*Exercise brief*. Return exactly the lines that run from the one with "export DESIGN_NAME = spiev_port" to the last line of the entries below, both included, and nothing else.

━━━ Dataset entries

### src/rtl/usart_defines.svh
`ifndef USART_DEFINES_SVH
`define USART_DEFINES_SVH

// ==========================================
// Port select
`define PORT_DATA   1'b0
`define PORT_CTRL   1'b1

// ==========================================
// Mode word fields
`define MD_BAUD     1:0
`define MD_LEN      3:2
`define MD_PEN      4
`define MD_EP       5
`define MD_STOP     7:6
`define MD_ESD      6
`define MD_SCS      7
`define BAUD_SYNC   2'h0
`define BAUD_X1     2'h1
`define BAUD_X16    2'h2
`define BAUD_X64    2'h3
`define BT_X1       7'h01
`define BT_X16      7'h10
`define BT_X64      7'h40
`define STOP_TWO    2'h3
`define LEN_BASE    4'h5
`define MODE_RST    8'h00

// ==========================================
// Command word fields
`define CMD_TXEN    0
`define CMD_DTR     1
`define CMD_RXE     2
`define CMD_SBRK    3
`define CMD_ER      4
`define CMD_RTS     5
`define CMD_IR      6
`define CMD_EH      7
`define CMD_RST     8'h00

// ==========================================
// Status word fields
`define ST_TRANSMITTER_CAN_ACCEPT    0
`define ST_RECEIVE_CHAR_WAITING    1
`define ST_TXE      2
`define ST_PE       3
`define ST_OE       4
`define ST_FE       5
`define ST_CHAR_SYNC_ACHIEVED   6
`define ST_DSR      7

`endif

### src/rtl/usart_pkg.sv
package usart_pkg;

    typedef enum logic [3:0] {
        ph_mode  = 4'h1,
        ph_sync1 = 4'h2,
        ph_sync2 = 4'h4,
        ph_cmd   = 4'h8
    } phase_t;

    typedef enum logic [3:0] {
        rx_idle  = 4'h1,
        rx_start = 4'h2,
        rx_bits  = 4'h4,
        rx_hunt  = 4'h8
    } rx_state_t;

endpackage
<file path="config.mk">
export PLATFORM = sky130hd
export DESIGN_NAME = spiev_port
export DESIGN_NICKNAME = d
export VERILOG_FILES = /design/src/hdl/spiev_pkg.sv /design/src/hdl/spiev_port.sv
export SDC_FILE = /design/constraint.sdc
export NUM_CORES = 1
export LEC_CHECK = 0
export BUFFER_PORTS_ARGS = -buffer_cell sky130_fd_sc_hd__buf_2
export CAP_MARGIN = 5
export CORE_ASPECT_RATIO = 0.5
export CORE_MARGIN = 3
export CORE_UTILIZATION = 55
export DETAILED_ROUTE_END_ITERATION = 16
export PLACE_DENSITY = 0.8
export RECOVER_POWER = 50
export SLEW_MARGIN = 0
export SYNTH_ARGS = -nofsm -noshare
export SYNTH_HDL_FRONTEND = slang
export SYNTH_SLANG_ARGS = --single-unit
</file>
<file path="constraint.sdc">
create_clock -name pclk -period 3.9 [get_ports pclk]
set_input_delay 0.78 -clock pclk [delete_from_list [all_inputs] [get_ports pclk]]
set_output_delay 0.78 -clock pclk [all_outputs]
set_load 0.03 [all_outputs]
</file>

━━━━━━

*Answer box*.
export DESIGN_NAME = spiev_port
export DESIGN_NICKNAME = d
export VERILOG_FILES = /design/src/hdl/spiev_pkg.sv /design/src/hdl/spiev_port.sv
export SDC_FILE = /design/constraint.sdc
export NUM_CORES = 1
export LEC_CHECK = 0
export BUFFER_PORTS_ARGS = -buffer_cell sky130_fd_sc_hd__buf_2
export CAP_MARGIN = 5
export CORE_ASPECT_RATIO = 0.5
export CORE_MARGIN = 3
export CORE_UTILIZATION = 55
export DETAILED_ROUTE_END_ITERATION = 16
export PLACE_DENSITY = 0.8
export RECOVER_POWER = 50
export SLEW_MARGIN = 0
export SYNTH_ARGS = -nofsm -noshare
export SYNTH_HDL_FRONTEND = slang
export SYNTH_SLANG_ARGS = --single-unit
</file>
<file path="constraint.sdc">
create_clock -name pclk -period 3.9 [get_ports pclk]
set_input_delay 0.78 -clock pclk [delete_from_list [all_inputs] [get_ports pclk]]
set_output_delay 0.78 -clock pclk [all_outputs]
set_load 0.03 [all_outputs]
</file>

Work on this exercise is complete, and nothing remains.